Halorhodopsin is a light-driven chloride pump.

Light-dependent membrane potentials, ionic fluxes, and volume changes were measured in two kinds of Halobacterium halobium cell envelope vesicles: one containing bacteriorhodopsin and another halorhodopsin. Bacteriorhodopsin-containing vesicles extruded protons by a primary electrogenic mechanism and an energized volume decrease was observed. This was shown to be the consequences of sodium extrusion via proton/sodium antiport (which recirculated protons) and the accompanying passive chloride extrusion.

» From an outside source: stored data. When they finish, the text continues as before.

==> src/verilog/rv_pkg.sv <==
//------------------------------
// shared types and constants of the rv32i core
// modules take them with import rv_pkg::* in their header
//------------------------------
`default_nettype none

package rv_pkg;

    typedef logic [31:0] word_t;     // data word, instruction or address
    typedef logic [4:0]  reg_addr_t; // register index x0..x31
    typedef logic [3:0]  tag_t;      // path tag, bumped on every taken jump

    // instruction class, decided in decode
    typedef enum logic [2:0] {
        OP_NOP,
        OP_ALU,
        OP_LOAD,
        OP_STORE,
        OP_BRANCH,
        OP_JAL,
        OP_LUI
    } op_class_e;

    // alu operation, EQ and NE only serve branches
    typedef enum logic [2:0] {
        ALU_ADD,
        ALU_SUB,
        ALU_AND,
        ALU_OR,
        ALU_XOR,
        ALU_SLT,
        ALU_EQ,
        ALU_NE
    } alu_op_e;

    // major opcodes of the supported subset
    localparam logic [6:0] OPC_LUI    = 7'b0110111;
    localparam logic [6:0] OPC_JAL    = 7'b1101111;
    localparam logic [6:0] OPC_BRANCH = 7'b1100011;
    localparam logic [6:0] OPC_LOAD   = 7'b0000011;
    localparam logic [6:0] OPC_STORE  = 7'b0100011;
    localparam logic [6:0] OPC_OPIMM  = 7'b0010011;
    localparam logic [6:0] OPC_OP     = 7'b0110011;

endpackage

`default_nettype wire
==> src/verilog/pipe_if.sv <==
//------------------------------
// stage-to-stage buses of the pipeline
// exec_bus_if: decoder to execute, ret_bus_if: execute to retire
//------------------------------
`timescale 1ns/10ps
`default_nettype none

interface exec_bus_if import rv_pkg::*; ();
    logic      valid;    // stage register holds a live instruction
    op_class_e op_class;
    alu_op_e   alu_op;
    word_t     opa;      // rs1, pc or zero
    word_t     opb;      // rs2 or immediate
    word_t     opc;      // store data or branch offset
    word_t     npc;      // pc + 4, link value
    reg_addr_t wr_addr;
    logic      we;       // writes a register other than x0
    tag_t      tag;

    modport master (output valid, op_class, alu_op, opa, opb, opc, npc, wr_addr, we, tag);
    modport slave  (input  valid, op_class, alu_op, opa, opb, opc, npc, wr_addr, we, tag);
endinterface
$ cat config.mk
export PLATFORM = sky130hd
export DESIGN_NAME = dma_engine
export DESIGN_NICKNAME = d
export VERILOG_FILES = /design/src/hdl/dma_pkg.sv /design/src/hdl/dma_data_fifo.sv /design/src/hdl/dma_descriptor_buffer.sv /design/src/hdl/dma_engine.sv /design/src/hdl/dma_read_engine.sv /design/src/hdl/dma_write_engine.sv
export VERILOG_INCLUDE_DIRS = /design/src /design/src/include
export SDC_FILE = /design/constraint.sdc
export NUM_CORES = 1
export LEC_CHECK = 0
export CORE_AREA = 3 3 340 242
export CTS_CLUSTER_SIZE = 12
export DETAILED_ROUTE_END_ITERATION = 10
export DIE_AREA = 0 0 343 245
export DONT_BUFFER_PORTS = 1
export PLACE_DENSITY = 0.64
export SETUP_SLACK_MARGIN = 0.5
export SYNTH_ARGS = -nofsm -noshare
export SYNTH_HDL_FRONTEND = slang
export SYNTH_SLANG_ARGS = --single-unit
export TNS_END_PERCENT = 30
$ cat constraint.sdc
create_clock -name clk -period 4.9 [get_ports clk]
set_input_delay 0.49 -clock clk [delete_from_list [all_inputs] [get_ports clk]]
set_output_delay 0.49 -clock clk [all_outputs]
set_load 0.05 [all_outputs]
File: config.mk
export PLATFORM = sky130hd
export DESIGN_NAME = fir_accumulate
export DESIGN_NICKNAME = d
export VERILOG_FILES = /design/src/fir_pkg.sv /design/src/csa_stage.sv /design/src/csa_tree.sv /design/src/fir_accumulate.sv
export VERILOG_INCLUDE_DIRS = /design/src /design/src/src
export SDC_FILE = /design/constraint.sdc
export NUM_CORES = 1
export LEC_CHECK = 0
export ABC_AREA = 1
export BUFFER_PORTS_ARGS = -buffer_cell sky130_fd_sc_hd__buf_4
export CAP_MARGIN = 5
export CORE_AREA = 2 2 131 133
export DETAILED_ROUTE_END_ITERATION = 7
export DIE_AREA = 0 0 133 135
export PLACE_DENSITY = 0.83
export SYNTH_ARGS = -nofsm -noshare
export SYNTH_HDL_FRONTEND = slang
export SYNTH_SLANG_ARGS = --single-unit
export TNS_END_PERCENT = 50
File: constraint.sdc
create_clock -name clk -period 5.6 [get_ports clk]
set_clock_uncertainty 0.05 [all_clocks]
set_input_delay 0.56 -clock clk [delete_from_list [all_inputs] [get_ports clk]]
set_output_delay 0.56 -clock clk [all_outputs]
set_load 0.02 [all_outputs]
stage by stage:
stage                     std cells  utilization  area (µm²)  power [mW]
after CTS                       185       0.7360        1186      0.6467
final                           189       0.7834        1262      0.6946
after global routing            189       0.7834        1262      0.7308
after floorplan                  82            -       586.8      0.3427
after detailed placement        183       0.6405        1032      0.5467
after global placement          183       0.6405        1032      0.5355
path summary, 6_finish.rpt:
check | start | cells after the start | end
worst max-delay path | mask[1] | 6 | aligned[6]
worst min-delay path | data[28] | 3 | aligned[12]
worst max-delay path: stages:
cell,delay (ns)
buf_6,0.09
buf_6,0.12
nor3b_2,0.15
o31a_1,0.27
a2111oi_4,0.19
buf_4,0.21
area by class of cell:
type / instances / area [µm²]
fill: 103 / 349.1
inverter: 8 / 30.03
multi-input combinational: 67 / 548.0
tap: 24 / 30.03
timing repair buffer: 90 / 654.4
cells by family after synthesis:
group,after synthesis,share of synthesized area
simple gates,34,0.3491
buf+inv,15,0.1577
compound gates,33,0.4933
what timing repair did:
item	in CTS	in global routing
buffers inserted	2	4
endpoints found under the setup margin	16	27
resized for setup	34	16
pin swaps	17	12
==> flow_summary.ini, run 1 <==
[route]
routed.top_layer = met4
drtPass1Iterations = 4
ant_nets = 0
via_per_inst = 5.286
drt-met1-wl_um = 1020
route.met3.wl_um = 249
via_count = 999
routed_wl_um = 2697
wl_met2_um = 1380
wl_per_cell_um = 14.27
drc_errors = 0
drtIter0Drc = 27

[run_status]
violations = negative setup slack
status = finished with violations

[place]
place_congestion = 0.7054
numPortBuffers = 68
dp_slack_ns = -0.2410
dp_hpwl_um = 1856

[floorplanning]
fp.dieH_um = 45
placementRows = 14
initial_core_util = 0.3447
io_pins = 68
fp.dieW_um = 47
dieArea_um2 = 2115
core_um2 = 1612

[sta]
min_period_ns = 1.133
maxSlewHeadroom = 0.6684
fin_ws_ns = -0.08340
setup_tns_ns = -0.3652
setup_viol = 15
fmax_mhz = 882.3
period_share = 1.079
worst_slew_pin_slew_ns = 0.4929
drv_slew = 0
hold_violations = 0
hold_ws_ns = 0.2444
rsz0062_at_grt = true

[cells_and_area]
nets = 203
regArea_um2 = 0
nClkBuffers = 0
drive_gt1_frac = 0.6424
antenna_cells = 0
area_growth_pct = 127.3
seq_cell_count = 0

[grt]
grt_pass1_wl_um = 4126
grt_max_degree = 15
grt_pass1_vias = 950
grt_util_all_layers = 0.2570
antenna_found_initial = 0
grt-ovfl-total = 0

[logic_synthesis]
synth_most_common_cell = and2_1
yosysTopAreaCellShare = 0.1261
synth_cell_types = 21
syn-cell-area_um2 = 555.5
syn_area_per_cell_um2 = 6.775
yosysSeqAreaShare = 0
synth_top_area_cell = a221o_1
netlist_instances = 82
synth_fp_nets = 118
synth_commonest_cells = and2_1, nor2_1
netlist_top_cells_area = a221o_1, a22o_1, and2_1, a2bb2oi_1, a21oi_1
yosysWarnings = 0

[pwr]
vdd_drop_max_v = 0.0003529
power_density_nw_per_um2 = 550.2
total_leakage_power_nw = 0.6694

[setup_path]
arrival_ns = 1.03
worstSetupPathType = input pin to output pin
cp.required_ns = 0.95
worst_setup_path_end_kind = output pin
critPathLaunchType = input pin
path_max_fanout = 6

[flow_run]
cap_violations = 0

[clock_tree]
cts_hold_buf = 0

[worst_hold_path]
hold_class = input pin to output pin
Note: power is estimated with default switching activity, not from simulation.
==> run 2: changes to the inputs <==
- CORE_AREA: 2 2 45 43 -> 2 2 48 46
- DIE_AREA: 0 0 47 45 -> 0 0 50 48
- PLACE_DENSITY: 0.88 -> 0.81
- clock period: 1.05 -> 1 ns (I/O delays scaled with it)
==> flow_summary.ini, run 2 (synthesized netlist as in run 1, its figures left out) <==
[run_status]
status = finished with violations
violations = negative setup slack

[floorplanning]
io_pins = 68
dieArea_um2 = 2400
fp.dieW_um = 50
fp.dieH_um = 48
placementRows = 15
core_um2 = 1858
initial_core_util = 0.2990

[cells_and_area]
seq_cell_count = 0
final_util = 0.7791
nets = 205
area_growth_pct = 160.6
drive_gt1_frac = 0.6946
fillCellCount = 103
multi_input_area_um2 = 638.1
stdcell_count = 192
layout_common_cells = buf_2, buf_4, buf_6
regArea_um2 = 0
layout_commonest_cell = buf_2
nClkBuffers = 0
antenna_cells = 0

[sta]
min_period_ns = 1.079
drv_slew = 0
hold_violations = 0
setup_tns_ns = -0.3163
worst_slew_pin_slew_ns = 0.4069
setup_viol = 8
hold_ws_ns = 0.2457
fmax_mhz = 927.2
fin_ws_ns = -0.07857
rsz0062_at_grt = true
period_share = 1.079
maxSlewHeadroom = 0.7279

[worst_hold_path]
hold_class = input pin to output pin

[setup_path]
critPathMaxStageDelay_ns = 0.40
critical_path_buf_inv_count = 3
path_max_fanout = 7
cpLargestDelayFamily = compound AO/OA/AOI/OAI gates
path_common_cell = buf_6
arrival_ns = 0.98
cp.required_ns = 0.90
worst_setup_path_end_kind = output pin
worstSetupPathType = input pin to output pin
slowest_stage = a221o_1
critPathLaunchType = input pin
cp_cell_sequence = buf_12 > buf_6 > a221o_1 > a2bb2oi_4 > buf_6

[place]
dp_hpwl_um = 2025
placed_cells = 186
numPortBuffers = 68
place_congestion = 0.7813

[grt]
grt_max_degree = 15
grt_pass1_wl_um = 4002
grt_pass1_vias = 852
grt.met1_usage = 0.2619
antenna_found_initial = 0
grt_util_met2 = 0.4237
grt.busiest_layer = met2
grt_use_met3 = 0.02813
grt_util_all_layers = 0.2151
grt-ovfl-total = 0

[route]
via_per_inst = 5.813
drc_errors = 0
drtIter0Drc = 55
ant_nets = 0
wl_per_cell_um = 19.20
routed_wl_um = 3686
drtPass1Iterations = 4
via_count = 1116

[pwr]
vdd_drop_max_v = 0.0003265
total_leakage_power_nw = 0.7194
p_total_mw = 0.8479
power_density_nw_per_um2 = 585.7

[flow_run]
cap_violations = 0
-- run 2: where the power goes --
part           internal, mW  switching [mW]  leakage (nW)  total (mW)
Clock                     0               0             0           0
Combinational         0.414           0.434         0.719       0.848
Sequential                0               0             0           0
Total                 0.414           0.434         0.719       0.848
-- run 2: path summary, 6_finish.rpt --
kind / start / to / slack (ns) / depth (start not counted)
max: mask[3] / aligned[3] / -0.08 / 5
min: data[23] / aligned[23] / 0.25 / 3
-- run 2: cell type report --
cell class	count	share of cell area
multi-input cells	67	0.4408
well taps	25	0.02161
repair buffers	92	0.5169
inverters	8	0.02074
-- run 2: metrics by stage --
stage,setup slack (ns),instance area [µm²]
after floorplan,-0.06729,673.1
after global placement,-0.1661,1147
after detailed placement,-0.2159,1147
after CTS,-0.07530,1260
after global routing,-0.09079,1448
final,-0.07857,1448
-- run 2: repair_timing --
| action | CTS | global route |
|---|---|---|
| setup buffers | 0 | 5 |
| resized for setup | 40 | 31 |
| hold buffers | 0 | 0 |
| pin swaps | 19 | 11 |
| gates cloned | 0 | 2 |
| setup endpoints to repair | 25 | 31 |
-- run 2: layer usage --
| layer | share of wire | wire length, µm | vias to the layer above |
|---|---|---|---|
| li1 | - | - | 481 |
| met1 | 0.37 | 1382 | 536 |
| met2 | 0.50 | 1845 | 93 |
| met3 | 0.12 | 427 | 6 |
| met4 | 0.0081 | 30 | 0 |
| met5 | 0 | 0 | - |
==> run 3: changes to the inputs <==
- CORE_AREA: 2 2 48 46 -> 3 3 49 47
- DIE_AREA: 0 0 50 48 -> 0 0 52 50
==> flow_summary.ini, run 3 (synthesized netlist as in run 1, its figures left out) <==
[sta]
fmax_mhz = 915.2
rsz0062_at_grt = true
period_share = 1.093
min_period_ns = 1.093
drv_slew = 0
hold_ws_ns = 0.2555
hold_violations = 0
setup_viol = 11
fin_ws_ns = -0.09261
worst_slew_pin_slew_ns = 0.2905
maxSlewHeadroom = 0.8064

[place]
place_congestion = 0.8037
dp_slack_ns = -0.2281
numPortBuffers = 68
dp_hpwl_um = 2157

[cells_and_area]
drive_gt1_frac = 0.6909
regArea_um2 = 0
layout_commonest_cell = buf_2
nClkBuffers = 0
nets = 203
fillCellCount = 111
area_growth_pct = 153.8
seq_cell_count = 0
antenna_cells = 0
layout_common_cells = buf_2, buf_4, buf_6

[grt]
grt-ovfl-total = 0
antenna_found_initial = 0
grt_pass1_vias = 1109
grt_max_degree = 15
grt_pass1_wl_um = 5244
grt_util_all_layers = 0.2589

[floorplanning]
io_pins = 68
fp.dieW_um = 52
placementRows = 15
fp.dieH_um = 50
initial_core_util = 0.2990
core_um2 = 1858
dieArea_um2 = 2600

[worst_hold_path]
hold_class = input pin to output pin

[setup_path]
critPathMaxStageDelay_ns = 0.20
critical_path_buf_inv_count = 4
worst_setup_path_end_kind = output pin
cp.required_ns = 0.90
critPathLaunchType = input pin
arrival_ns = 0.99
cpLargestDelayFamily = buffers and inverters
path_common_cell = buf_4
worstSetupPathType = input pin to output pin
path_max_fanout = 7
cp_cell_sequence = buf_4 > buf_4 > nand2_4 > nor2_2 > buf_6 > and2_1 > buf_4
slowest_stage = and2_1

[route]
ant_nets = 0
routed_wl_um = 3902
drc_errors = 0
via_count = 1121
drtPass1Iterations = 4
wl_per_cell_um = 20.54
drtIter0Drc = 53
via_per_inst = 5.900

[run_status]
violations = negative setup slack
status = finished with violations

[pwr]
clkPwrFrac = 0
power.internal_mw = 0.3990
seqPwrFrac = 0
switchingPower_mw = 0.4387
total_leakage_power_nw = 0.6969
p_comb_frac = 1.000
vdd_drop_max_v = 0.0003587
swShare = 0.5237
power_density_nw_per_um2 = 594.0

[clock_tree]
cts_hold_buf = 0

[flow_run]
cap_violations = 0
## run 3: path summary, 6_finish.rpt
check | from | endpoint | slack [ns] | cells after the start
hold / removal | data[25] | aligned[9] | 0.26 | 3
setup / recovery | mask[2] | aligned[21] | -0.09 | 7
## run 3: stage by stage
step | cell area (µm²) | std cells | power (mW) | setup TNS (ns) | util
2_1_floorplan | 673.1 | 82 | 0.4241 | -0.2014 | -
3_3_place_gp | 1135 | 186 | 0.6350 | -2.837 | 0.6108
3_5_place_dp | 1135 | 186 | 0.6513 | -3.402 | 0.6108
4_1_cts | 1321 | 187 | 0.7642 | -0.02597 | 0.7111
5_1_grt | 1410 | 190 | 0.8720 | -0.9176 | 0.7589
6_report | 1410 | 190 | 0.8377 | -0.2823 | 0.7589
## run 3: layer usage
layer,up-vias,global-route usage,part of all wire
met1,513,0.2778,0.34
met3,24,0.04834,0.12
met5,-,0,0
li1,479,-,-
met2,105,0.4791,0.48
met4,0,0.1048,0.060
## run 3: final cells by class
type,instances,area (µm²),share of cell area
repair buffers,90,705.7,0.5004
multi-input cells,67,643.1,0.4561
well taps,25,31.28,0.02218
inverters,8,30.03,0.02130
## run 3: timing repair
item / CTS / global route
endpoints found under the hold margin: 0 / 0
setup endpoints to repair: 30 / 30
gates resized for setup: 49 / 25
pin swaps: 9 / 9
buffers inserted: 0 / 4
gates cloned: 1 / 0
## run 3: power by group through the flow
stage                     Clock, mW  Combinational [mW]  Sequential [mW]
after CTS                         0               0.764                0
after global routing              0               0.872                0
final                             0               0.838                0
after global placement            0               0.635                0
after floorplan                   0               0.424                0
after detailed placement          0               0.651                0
## src/verilog/lsu_skid_buffer.sv

```systemverilog
`timescale 1ns/1ps

module lsu_skid_buffer #(
    parameter type T = logic [31:0]
)
(
    input  logic clk,
    input  logic rst_n,
    input  logic in_valid,
    output logic in_ready,
    input  T     in_data,
    output logic out_valid,
    input  logic out_ready,
    output T     out_data
);

    logic skid_valid;
    T     skid_data;
    logic out_valid_d;
    logic skid_valid_d;
    logic load_out;
    logic load_skid;
    logic from_skid;
    logic in_fire;

    assign in_fire = in_valid && in_ready;

    always_comb
    begin
        out_valid_d  = out_valid;
        skid_valid_d = skid_valid;
        load_out     = 1'b0;
        load_skid    = 1'b0;
        from_skid    = 1'b0;
        if (!out_valid || out_ready)
        begin
            // Head is free or draining, refill from skid first
            if (skid_valid)
            begin
                out_valid_d  = 1'b1;
                skid_valid_d = 1'b0;
                from_skid    = 1'b1;
            end
            else
            begin
                out_valid_d = in_fire;
                load_out    = in_fire;
            end
        end
        else if (in_fire)
        begin
            // Head is stuck, park the new entry
            skid_valid_d = 1'b1;
            load_skid    = 1'b1;
        end
    end

    always_ff @(posedge clk)
    begin
        if (!rst_n)
        begin
            out_valid  <= 1'b0;
            skid_valid <= 1'b0;
            in_ready   <= 1'b0;
        end
        else
        begin
            out_valid  <= out_valid_d;
            skid_valid <= skid_valid_d;
            in_ready   <= !skid_valid_d;
        end
    end

    always_ff @(posedge clk)
    begin
        if (load_out)
            out_data <= in_data;
        else if (from_skid)
            out_data <= skid_data;
        if (load_skid)
            skid_data <= in_data;
    end

endmodule

```

## config.mk

```make
export PLATFORM = sky130hd
export DESIGN_NAME = lsu_skid_buffer
export DESIGN_NICKNAME = d
export VERILOG_FILES = /design/src/verilog/lsu_skid_buffer.sv
export SDC_FILE = /design/constraint.sdc
export NUM_CORES = 1
export LEC_CHECK = 0
export BUFFER_PORTS_ARGS = -buffer_cell sky130_fd_sc_hd__buf_2
export CAP_MARGIN = 20
export CORE_ASPECT_RATIO = 0.75
export CORE_UTILIZATION = 46
export DETAILED_ROUTE_END_ITERATION = 8
export GPL_ROUTABILITY_DRIVEN = 0
export PLACE_DENSITY = 0.82
export SKIP_CTS_REPAIR_TIMING = 1
export SLEW_MARGIN = 0
export SYNTH_ARGS = -nofsm -noshare
export SYNTH_HDL_FRONTEND = slang
export SYNTH_SLANG_ARGS = --single-unit
```

## constraint.sdc

```tcl
create_clock -name clk -period 2.3 [get_ports clk]
set_input_delay 0.23 -clock clk [delete_from_list [all_inputs] [get_ports clk]]
set_output_delay 0.23 -clock clk [all_outputs]
set_load 0.01 [all_outputs]
```

* Yosys cells after proc, flatten, opt, wreduce, memory -nomap -nowiden
Cells that the tools add are included.
Storage, ports and cells: bits in registers 67
Cells by class: reductions and logical operators 5, multiplexer cells 11
Operator list (count):
- $mux 32 | 2
- $mux 1 | 9
- $logic_not 1->1 | 2
- $reduce_bool 2->1 | 1
- $logic_and 1x1->1 | 1
- $logic_or 1x1->1 | 1

* Depth between registers and ports, before layout
Gate-level depths: netlist (run 1).
word-level depth 5, mapped depth 4

* Least setup slack after synthesis (run 1)
No wires, ideal clock.
path kind reg-to-reg, start reg in_ready, end reg skid_data[0] (netlist name) (enable), required time 1.879 ns, period minus slack after synthesis 2.287 ns, arrival time 1.866 ns, setup time 0.421 ns, setup slack 0.013 ns, cell stages (with the launch flop) 3, path buffers 0, path through dfxtp_1 -> nand2_1 -> nor2_1
On the way: longest elaborated chain between the ends 3
RTL lines:
- start, declared | RTL line 10 | output logic in_ready,
- start signal, assigned | RTL line 70 | in_ready <= !skid_valid_d;
- $logic_and 1x1->1 | RTL line 26 | assign in_fire = in_valid && in_ready;
- $mux 1 | RTL line 50 | else if (in_fire)
- $mux 1 | RTL line 35 | if (!out_valid || out_ready)
- named net load_skid | RTL line 22 | logic load_skid;
- end signal, assigned | RTL line 81 | skid_data <= in_data;
- end, declared | RTL line 18 | T skid_data;
The timed path passes the listed nets, and every way through them passes these cells. A chain may end at the register's enable or synchronous reset.

* Final worst setup path (run 1)
start reg out_valid, end reg out_data[24] (netlist name), data pin
On the way: longest elaborated chain between the ends 4
RTL lines:
- start, declared | RTL line 12 | output logic out_valid,
- start signal, assigned | RTL line 68 | out_valid <= out_valid_d;
- $logic_not 1->1 | RTL line 35
- $logic_or 1x1->1 | RTL line 35
- $mux 1 | RTL line 35
- $mux 32 | RTL line 76 | if (load_out)
- end signal, assigned | RTL line 77 | out_data <= in_data;
- end signal, assigned | RTL line 79 | out_data <= skid_data;
- end, declared | RTL line 14 | output T out_data
No other way between the ends.

==> results of run 1 <==
-- cells in the mapped netlist --
cell	instances
nand2_1	1
nor3_4	1
mux2_2	30
nor2b_1	1
dfxtp_1	3
nor2b_4	1
mux2_1	2
nand2b_1	1
edfxtp_1	64
nor2_1	3
and2_1	1
a21oi_1	1
a21boi_0	1
buf_6	3
-- state kept, by name, indices dropped and copies added, names as in the netlist --
register    count
skid_valid      1
skid_data      32
out_valid       1
out_data       32
in_ready        1
-- power by group through the flow --
stage	clock (mW)	sequential [mW]	combinational (mW)
finish	0.805	1.38	0.157
global route	0.900	1.39	0.170
CTS	0.834	1.38	0.158
detailed placement	0	1.41	0.157
global placement	0	1.41	0.153
floorplan	0	1.43	0.0657
-- layout make-up --
cell class,count,area [µm²]
timing repair buffer,72,380.4
fill,408,1944
clock inverter,5,30.03
multi-input combinational,43,451.7
tap,72,90.09
sequential,67,1982
clock buffer,11,131.4
-- worst max-delay path by stage --
stage	to	cells past startpoint	from	slack (ns)
2_1_floorplan	skid_data[0]	2	in_ready	0.01
3_3_place_gp	out_data[19]	4	out_valid	0.68
3_5_place_dp	out_data[24]	4	in_ready	0.63
4_1_cts	out_data[24]	4	in_ready	0.62
5_1_grt	out_data[24]	4	in_ready	0.54
6_report	out_data[24]	4	out_valid	0.62
-- kinds of logic after synthesis --
family | share of synthesized area
DFF | 0.8082
AOI/OAI and AO/OA | 0.005101
buffers and inverters | 0.01377
muxes | 0.1469
and+or+nand+nor | 0.02602
-- metal layers --
metal,GRT usage,vias to the layer above,part of all wire
met3,0.08543,6,0.074
li1,-,599,-
met4,0.08750,0,0.014
met5,0,-,0
met2,0.2728,51,0.48
met1,0.2034,635,0.43
==> key figures, run 1 <==
Pwr
  – Switching Share: 0.2177
  – Worst VDD drop: ~0.00052 V
  – Switching pwr: roughly 0.5 mW
  – Combinational power share: 0.067
  – Tot Pwr: 2.345 mW
  – P_int: roughly 1.8 mW
  – Clock share of power: 0.343
  – Cell Pwr Density: approximately 760 nW/µm²
  – P_leak: around 1.1 nW
  – Sequential power share: 0.590

Hold path
  – WHS Endpoint: skid_data[11]
  – Hold path start: in_data[11]
  – Hold depth: 1
  – Worst Hold Class: in -> reg

Timing
  – Fin. max-slew vios: 0
  – Slew @ Worst Pin: 0.4374 ns
  – Clock skew: roughly 0.0064 ns
  – Relative slew slack: 0.7084
  – Final Hold Fails: 0
  – Tcrit/Tclk final: 0.7306
  – FMAX: slightly below 0.6 GHz
  – Setup TNS Final: 0 ns
  – Worst hold margin: slightly below 0.08 ns
  – Final worst setup slack: around 0.62 ns
  – RSZ-0062 raised after global routing: no
  – Setup violators final: 0
  – Fin crit period: around 1.7 ns

Logic synthesis
  – Post-synthesis register bit count: 67
  – Netlist cell types: 14
  – Yosys top cell area share: 0.7837
  – Mapped Avg Cell Area: 21.70 µm²
  – Sequential area share after synthesis: 0.8082
  – Synthesized net count: about 150
  – Synth area leader: edfxtp_1
  – Mapped Cells: 113
  – Ys Warns: 0
  – Post-Syn Area: 2452 µm²
  – Ranking of synthesized cells by area: edfxtp_1 (78%), mux2_2 (14%), dfxtp_1 (2.4%)

Routing
  – WL final: between 4000 and 5000 µm
  – Number of vias in the routed layout: ~1.3k
  – Pre-Repair DR Iteration Count: 4
  – DRT iter0 DRCs: around 110
  – ANT nets after route: 0
  – Via density: about 4.8
  – WL per Instance: between 15 and 20 µm
  – DRC: 0

Worst setup path
  – Crit path DAT: 1.78 ns
  – Critical Path, Cell by Cell: nor2b_4 -> nor3_4 -> buf_4 -> mux2_2
  – CP top delay family: buffers and inverters
  – RR Startpoint: out_valid
  – FF-to-FF setup slack: between 0.6 and 0.7 ns
  – Worst-path maximum fanout: 32
  – CP max stage delay: around 0.41 ns
  – CP endpoint kind: flop
  – R2R depth: 4
  – Setup CP Type: reg -> reg
  – Crit path max-delay cell type: buf_4
  – Crit start category: flop
  – CP bufs+invs: 1
  – RR Endpoint: out_data[24]
  – CP Data Required Time: about 2.4 ns

Final layout
  – Core Util, Final: 0.6119
  – Final Cell Area: 3065 µm²
  – Non-Filler Instances: 270
  – Share of cells above drive strength 1: 0.6010
  – Commonest non-fill, non-tap cells in the layout: buf_2 (69), edfxtp_1 (64), mux2_2 (30)
  – Area Growth Syn to Fin: 25.00%
  – # diodes: 0
  – Nets: 229
  – Most common cell after layout, fill and taps aside: buf_2

GRT
  – First-pass GRT wire length: 6789 µm
  – Gr ovfl total: 0
  – Vias in the first global route: 1,354
  – Gr usage total: 0.1753
  – Initial antenna violation count: 0
  – Largest net degree at the start of global routing: 33

CTS
  – Insertion delay to the later sink of the worst-skew pair: 0.34 ns
  – Worst-path clk slew: approximately 0.070 ns
  – Num CTS Buffers: 9
  – Clock sink count: 67
  – Max Buffers Root-to-Sink: 2
  – H-tree level count: 3
  – Root Buffer: clkbuf_8
  – TritonCTS clock tree: yes

Outcome
  – Status: finished clean

Floorplan
  – Die X: around 86 µm
  – Core Box Area: 5010 µm²
  – Initial Utilization: 0.4895
  – Core Rows: 22
  – # IOs: 70
  – Die Footprint: roughly 5600 µm²
  – Die Y: roughly 65 µm

Placement
  – Placed Instances: 254
  – Area post-placement: about 2900 µm²
  – Setup WS pre-CTS: 0.6299 ns
  – Dpl hpwl: about 2800 µm
  – IO buf count: ~70

Job
  – Max_cap viols: 0
(Power assumes the default switching activity.)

Halorhodopsin-containing vesicles, in contrast, exhibited a volume increase during illumination, apparently caused by primary inward transport of chloride, and accompanied by passive cation (sodium or potassium, and proton) uptake. It was demonstrated that the chloride transport will occur against both electrical and concentration gradients across the vesicle membrane. Moreover, chloride was required on the vesicle exterior for the light-dependent generation of membrane potential, pH change, and swelling. These observations are inconsistent with an earlier proposal that halorhodopsin is an outward directed sodium pump, but suggest very strongly that it is an inward directed chloride pump. Quantitative arguments from the present work rule out a significant role of sodium in the functioning of halorhodopsin.